Voila mon sort, dit Aminte à Damon :
J’étois un jour seulette à la maison ;
Il me vint voir certain fils de famille,
Bien-fait et beau, d’agreable façon :
J’en eus pitié ; mon naturel est bon,
Et, pour conter tout de fil en aiguille,
Il m’est resté de ce fait un garçon.
Elle eut à peine achevé la parolle,
Que du mari l’ame jalouse et folle
Au desespoir s’abandonne aussi-tôt ;
Il sort plein d’ire, il descend tout d’un saut,
Rencontre un bast, se le met, et puis crie :
Je suis basté. Chacun au bruit accourt,
Les pere et mere, et toute la mégnie,
Jusqu’aux voisins. Il dit, pour faire court,
Le beau sujet d’une telle folie.
Il ne faut pas que le Lecteur oublie
Que les parens d’Aminte, bons Bourgeois,
Et qui n’avoient que cette fille unique,
La nourrissoient, et tout son domestique,
Et son époux, sans que, hors cette fois,
Rien eût troublé la paix de leur famille.

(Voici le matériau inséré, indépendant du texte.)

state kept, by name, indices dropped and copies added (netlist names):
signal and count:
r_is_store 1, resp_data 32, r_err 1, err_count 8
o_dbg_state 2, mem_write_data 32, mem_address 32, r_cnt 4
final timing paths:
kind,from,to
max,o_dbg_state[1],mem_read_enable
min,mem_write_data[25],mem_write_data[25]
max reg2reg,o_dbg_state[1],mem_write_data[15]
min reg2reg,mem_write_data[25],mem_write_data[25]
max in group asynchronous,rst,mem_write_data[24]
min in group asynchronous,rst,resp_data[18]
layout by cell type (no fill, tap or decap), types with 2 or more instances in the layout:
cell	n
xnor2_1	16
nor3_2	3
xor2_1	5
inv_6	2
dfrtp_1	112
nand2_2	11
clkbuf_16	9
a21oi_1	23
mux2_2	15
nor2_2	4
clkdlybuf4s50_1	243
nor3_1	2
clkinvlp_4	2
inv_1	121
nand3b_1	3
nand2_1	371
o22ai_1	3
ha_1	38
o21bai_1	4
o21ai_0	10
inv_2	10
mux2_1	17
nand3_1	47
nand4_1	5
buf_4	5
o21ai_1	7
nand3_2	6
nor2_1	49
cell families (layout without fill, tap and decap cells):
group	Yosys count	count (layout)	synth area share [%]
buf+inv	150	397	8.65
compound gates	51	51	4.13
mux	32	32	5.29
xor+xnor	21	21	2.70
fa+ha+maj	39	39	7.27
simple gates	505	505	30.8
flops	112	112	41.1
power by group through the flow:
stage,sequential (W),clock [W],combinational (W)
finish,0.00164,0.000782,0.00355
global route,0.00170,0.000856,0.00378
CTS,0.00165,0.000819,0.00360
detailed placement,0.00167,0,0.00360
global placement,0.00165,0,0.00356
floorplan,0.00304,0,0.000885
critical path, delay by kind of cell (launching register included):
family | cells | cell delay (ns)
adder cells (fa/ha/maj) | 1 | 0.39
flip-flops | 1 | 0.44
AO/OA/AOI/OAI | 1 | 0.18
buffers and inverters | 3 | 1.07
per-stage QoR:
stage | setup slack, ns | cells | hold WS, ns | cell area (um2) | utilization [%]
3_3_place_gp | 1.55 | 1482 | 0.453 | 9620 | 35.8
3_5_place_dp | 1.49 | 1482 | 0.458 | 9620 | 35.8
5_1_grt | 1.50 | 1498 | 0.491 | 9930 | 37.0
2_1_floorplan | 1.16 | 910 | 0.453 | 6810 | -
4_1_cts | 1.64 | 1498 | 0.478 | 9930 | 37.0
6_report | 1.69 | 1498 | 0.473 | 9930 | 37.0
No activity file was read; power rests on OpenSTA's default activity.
`config.mk`:
```
export PLATFORM = sky130hd
export DESIGN_NAME = ysyx_22040895_lsu
export DESIGN_NICKNAME = d
export VERILOG_FILES = /design/src/rtl/ysyx_22040895_lsu.sv
export SDC_FILE = /design/constraint.sdc
export NUM_CORES = 1
export LEC_CHECK = 0
export CAP_MARGIN = 20
export CORE_UTILIZATION = 45
export CTS_BUF_LIST = sky130_fd_sc_hd__clkbuf_16
export DETAILED_ROUTE_END_ITERATION = 7
export GPL_ROUTABILITY_DRIVEN = 1
export GPL_TIMING_DRIVEN = 0
export HOLD_SLACK_MARGIN = 0.06
export PLACE_DENSITY = 0.83
export REMOVE_ABC_BUFFERS = 1
export SLEW_MARGIN = 20
export SYNTH_ARGS = -nofsm -noshare
export SYNTH_HDL_FRONTEND = slang
export SYNTH_SLANG_ARGS = --single-unit
```
`constraint.sdc`:
```
create_clock -name clk -period 3.27 [get_ports clk]
set_input_delay 0.981 -clock clk [delete_from_list [all_inputs] [get_ports clk]]
set_output_delay 0.981 -clock clk [all_outputs]
set_load 0.05 [all_outputs]
```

La mere donc s’en va trouver sa fille ;
Le pere suit, laisse sa femme entrer,
Dans le dessein seulement d’écouter.
La porte étoit entr’ouverte ; il s’approche
Bref, il entend la noise et le reproche
Que fit sa femme à leur fille, en ces mots :
Vous avez tort : j’ay veu beaucoup de sots,
Et plus encor de sottes, en ma vie ;
Mais qu’on pût voir telle indiscrétion,
Qui l’auroit crû ? Car enfin, je vous prie,
Qui vous forçoit ? Quelle obligation
De reveler une chose semblable ?
Plus d’une fille a forligné ; le diable
Est bien subtil ; bien malins sont les gens :
Non pour cela que l’on soit excusable ;
Il nous faudroit toutes dans des Couvents

Claquemurer jusques à l’hymenée.
Moy qui vous parle ay même destinée ;
J’en garde au cœur un sensible regret :
J’eus trois enfans avant mon mariage.
A vôtre pere ay-je dit ce secret ?
En avons-nous fait plus mauvais ménage ?
Ce discours fut à peine proferé,
Que l’écoutant s’en court, et tout outré,
Trouve du bast la sangle, et se l’attache,
Puis va criant par tout : Je suis sanglé !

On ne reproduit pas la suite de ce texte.